Work item: Determine the number of lines in the data that contain "switching". Answer with that number only.

-- Opening Marker --

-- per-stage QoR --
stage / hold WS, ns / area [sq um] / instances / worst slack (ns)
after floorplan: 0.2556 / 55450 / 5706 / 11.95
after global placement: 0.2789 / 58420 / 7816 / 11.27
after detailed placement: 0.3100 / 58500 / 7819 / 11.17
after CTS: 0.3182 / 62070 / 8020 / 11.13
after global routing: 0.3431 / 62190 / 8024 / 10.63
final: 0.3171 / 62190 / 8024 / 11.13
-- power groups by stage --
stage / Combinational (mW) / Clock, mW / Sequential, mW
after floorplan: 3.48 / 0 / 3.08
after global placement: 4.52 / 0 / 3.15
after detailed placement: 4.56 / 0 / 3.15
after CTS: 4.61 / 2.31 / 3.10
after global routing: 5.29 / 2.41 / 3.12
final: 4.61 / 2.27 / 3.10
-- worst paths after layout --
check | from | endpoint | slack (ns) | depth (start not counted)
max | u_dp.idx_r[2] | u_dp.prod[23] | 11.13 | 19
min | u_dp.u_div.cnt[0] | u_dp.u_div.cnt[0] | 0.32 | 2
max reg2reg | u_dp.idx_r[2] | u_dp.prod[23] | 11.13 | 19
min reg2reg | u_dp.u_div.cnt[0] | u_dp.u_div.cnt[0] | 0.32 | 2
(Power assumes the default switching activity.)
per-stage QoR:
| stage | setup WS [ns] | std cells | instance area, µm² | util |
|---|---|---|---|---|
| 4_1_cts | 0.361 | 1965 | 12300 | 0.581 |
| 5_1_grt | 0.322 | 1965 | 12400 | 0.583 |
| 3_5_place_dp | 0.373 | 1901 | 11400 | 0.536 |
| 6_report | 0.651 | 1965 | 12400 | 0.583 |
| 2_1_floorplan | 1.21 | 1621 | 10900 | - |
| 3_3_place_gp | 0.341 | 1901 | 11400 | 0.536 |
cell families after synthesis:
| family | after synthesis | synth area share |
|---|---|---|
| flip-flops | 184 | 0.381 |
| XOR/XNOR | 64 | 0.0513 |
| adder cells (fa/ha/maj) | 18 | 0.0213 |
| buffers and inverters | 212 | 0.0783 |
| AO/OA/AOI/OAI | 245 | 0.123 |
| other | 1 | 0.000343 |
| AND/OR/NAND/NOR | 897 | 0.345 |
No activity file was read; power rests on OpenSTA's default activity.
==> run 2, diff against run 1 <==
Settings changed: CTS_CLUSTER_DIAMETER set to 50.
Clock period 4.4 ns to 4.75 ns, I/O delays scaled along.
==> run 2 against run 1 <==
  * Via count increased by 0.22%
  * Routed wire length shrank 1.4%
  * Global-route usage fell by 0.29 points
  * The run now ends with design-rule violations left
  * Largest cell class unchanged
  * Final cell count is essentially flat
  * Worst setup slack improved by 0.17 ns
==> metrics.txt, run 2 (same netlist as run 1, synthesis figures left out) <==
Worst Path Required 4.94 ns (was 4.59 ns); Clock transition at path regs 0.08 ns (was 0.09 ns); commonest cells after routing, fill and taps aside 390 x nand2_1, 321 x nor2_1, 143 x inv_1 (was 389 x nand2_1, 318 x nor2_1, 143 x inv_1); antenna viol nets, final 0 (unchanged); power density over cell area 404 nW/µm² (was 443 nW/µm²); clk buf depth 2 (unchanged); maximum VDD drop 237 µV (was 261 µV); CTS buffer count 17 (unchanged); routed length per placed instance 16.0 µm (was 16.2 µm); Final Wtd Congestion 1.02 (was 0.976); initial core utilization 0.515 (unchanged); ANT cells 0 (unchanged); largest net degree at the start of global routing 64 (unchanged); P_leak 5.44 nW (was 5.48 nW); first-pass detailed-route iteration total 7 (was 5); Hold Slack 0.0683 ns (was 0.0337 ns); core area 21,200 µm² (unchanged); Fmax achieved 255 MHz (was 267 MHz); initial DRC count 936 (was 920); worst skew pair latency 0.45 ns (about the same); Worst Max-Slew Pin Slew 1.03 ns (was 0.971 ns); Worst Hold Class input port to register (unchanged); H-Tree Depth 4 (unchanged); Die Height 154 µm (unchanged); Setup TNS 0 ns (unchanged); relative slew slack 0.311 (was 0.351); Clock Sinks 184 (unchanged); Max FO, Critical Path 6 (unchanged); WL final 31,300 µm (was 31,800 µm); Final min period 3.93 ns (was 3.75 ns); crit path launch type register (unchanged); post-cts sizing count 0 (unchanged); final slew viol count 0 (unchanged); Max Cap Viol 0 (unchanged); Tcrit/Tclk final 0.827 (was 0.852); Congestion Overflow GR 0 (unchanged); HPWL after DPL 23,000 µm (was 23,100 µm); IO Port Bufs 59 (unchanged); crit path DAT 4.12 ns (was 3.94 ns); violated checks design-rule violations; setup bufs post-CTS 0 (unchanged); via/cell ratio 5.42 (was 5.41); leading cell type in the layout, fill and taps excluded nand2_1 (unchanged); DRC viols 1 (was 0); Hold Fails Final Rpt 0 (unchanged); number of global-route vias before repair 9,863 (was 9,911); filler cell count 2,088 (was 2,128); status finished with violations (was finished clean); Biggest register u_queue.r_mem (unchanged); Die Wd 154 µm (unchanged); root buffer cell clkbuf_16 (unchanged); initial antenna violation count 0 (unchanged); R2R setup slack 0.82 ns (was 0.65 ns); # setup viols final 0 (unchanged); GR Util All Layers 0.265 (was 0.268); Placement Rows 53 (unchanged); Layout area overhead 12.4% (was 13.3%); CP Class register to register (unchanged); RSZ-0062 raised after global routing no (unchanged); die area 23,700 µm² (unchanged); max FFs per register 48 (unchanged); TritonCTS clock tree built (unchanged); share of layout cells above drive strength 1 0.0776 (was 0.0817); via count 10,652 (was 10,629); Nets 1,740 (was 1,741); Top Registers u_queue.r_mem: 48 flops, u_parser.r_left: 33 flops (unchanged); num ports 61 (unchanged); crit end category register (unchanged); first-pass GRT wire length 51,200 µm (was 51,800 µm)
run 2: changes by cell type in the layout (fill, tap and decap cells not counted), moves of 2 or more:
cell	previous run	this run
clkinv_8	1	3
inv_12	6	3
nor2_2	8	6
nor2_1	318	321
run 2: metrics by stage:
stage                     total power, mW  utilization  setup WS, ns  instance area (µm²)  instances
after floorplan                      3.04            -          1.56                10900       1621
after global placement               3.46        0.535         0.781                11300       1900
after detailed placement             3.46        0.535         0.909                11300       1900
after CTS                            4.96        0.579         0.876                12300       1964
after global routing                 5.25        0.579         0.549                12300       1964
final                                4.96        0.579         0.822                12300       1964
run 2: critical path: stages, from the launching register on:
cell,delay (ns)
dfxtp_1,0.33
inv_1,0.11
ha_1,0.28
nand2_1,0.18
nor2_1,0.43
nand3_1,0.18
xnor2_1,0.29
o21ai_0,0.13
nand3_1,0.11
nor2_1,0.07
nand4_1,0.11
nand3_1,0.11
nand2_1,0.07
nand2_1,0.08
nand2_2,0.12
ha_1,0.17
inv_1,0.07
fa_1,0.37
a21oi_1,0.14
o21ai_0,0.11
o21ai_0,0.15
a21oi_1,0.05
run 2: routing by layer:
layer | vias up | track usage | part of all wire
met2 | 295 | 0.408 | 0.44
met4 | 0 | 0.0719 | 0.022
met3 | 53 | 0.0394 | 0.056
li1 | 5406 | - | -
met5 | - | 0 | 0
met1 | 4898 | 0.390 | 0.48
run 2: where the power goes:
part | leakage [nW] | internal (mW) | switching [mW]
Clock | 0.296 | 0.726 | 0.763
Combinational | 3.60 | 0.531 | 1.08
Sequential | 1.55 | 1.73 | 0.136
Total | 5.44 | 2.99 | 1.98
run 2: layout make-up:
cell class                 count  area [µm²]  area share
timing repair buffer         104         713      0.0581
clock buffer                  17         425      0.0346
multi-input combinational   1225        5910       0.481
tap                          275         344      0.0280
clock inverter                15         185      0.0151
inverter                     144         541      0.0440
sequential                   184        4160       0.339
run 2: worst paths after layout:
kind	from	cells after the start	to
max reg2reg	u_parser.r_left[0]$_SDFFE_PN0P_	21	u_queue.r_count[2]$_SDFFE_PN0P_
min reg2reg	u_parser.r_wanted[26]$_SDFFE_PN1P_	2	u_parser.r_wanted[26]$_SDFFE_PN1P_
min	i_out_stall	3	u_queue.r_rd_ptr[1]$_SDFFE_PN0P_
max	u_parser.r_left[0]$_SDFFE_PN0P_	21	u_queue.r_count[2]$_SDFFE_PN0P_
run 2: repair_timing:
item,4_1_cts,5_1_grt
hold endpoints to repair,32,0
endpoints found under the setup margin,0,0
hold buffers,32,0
--- src/rtl/lbo_pkg.sv ---
// lbo_pkg: shared constants, payload types and window types for the
// outer label boundary finder. No dependencies; lbo_window, lbo_judge and the top level import it.
package lbo_pkg;

  // frame and label limits
  localparam int MAX_WIDTH  = 1024;
  localparam int MAX_HEIGHT = 1024;
  localparam int LABEL_BITS = 16;

  // register width of frame_width / frame_height, also used for effective sizes
  localparam int DIM_BITS   = 11;
  // column counter indexes the row stores
  localparam int COL_BITS   = $clog2(MAX_WIDTH);
  // row counter runs past the last row while draining
  localparam int ROW_BITS   = $clog2(MAX_HEIGHT + 2);
  // one row store word holds the older and the newer label of a column
  localparam int STORE_BITS = 2 * LABEL_BITS;

  // configuration register indexes
  localparam int REG_INDEX_BITS = 1;
  localparam logic [REG_INDEX_BITS-1:0] REG_FRAME_WIDTH  = REG_INDEX_BITS'(0);
  localparam logic [REG_INDEX_BITS-1:0] REG_FRAME_HEIGHT = REG_INDEX_BITS'(1);

  localparam logic [DIM_BITS-1:0] FRAME_WIDTH_RESET  = DIM_BITS'(1024);
  localparam logic [DIM_BITS-1:0] FRAME_HEIGHT_RESET = DIM_BITS'(1024);

  // request type codes
  localparam logic REQ_PIXEL = 1'b0;
  localparam logic REQ_DRAIN = 1'b1;

  typedef struct packed {
    logic        req_type;
    logic [15:0] label;
  } item_t;

  typedef struct packed {
    logic boundary;
    logic last;
  } result_t;

  typedef logic [LABEL_BITS-1:0] label_t;

  // 3x3 window, indexed [column][row]; column 0 oldest, row 0 top
  typedef label_t [2:0][2:0] win_t;

  // edge replacement flags and frame end mark for one evaluation
  typedef struct packed {
    logic top;
    logic bottom;
    logic left;
    logic right;
    logic last;
  } edges_t;

endpackage

--- src/rtl/lbo_judge.sv ---
// lbo_judge: edge replacement on the 3x3 window, outer boundary test and
// the result register. Depends on lbo_pkg.
module lbo_judge (
  input  logic             clk,
  input  logic             rst,
  input  logic             job_valid,
  input  lbo_pkg::edges_t  edges,
  input  lbo_pkg::win_t    win,
  output logic             job_take,
  output logic             result_valid,
  input  logic             result_stall,
  output lbo_pkg::result_t result
);
  import lbo_pkg::*;

  logic   load_ok;
  win_t   v;
  label_t center;
  logic   edge4, adj, bg, boundary;
  logic [1:0] csel [3];
  logic [1:0] rsel [3];

  // result register frees when empty or taken
  assign load_ok  = !result_valid || !result_stall;
  assign job_take = job_valid && load_ok;

  // repeat the edge pixel where the neighbor lies outside the frame
  always_comb begin
    csel[0] = edges.left   ? 2'd1 : 2'd0;
    csel[1] = 2'd1;
    csel[2] = edges.right  ? 2'd1 : 2'd2;
    rsel[0] = edges.top    ? 2'd1 : 2'd0;
    rsel[1] = 2'd1;
    rsel[2] = edges.bottom ? 2'd1 : 2'd2;
    for (int j = 0; j < 3; j++) begin
      for (int i = 0; i < 3; i++) begin
        v[j][i] = win[csel[j]][rsel[i]];
      end
    end
  end

  // 4-neighbor max != min means some cross neighbor differs from center;
  // 8-neighbor max != min-ignoring-zeros means some nonzero neighbor differs
  always_comb begin
    center = v[1][1];
    bg     = (center == '0);
    edge4  = (v[0][1] != center) || (v[2][1] != center) ||
             (v[1][0] != center) || (v[1][2] != center);
    adj    = 1'b0;
    for (int j = 0; j < 3; j++) begin
      for (int i = 0; i < 3; i++) begin
        if (!(j == 1 && i == 1)) begin
          adj = adj || ((v[j][i] != '0) && (v[j][i] != center));
        end
      end
    end
    boundary = edge4 && (bg || adj);
  end

  // result register
  always_ff @(posedge clk) begin
    if (rst) begin
      result_valid <= 1'b0;
    end else if (load_ok) begin
      result_valid <= job_valid;
    end
  end

  always_ff @(posedge clk) begin
    if (job_take) begin
      result.boundary <= boundary;
      result.last     <= edges.last;
    end
  end

  // a job waits only behind a stalled result
  a_job_waits_on_stall: assert property (@(posedge clk) disable iff (rst)
    job_valid && !job_take |-> result_valid && result_stall)
    else $error("evaluation job held without a stalled result");

  // a stalled result stays put
  a_result_held: assert property (@(posedge clk) disable iff (rst)
    result_valid && result_stall |=> result_valid && $stable(result))
    else $error("stalled result changed");

  // a taken result with nothing behind it empties the register
  a_result_drains: assert property (@(posedge clk) disable iff (rst)
    result_valid && !result_stall && !job_valid |=> !result_valid)
    else $error("result register did not empty");

endmodule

-- Closing Marker --

Answer box: 2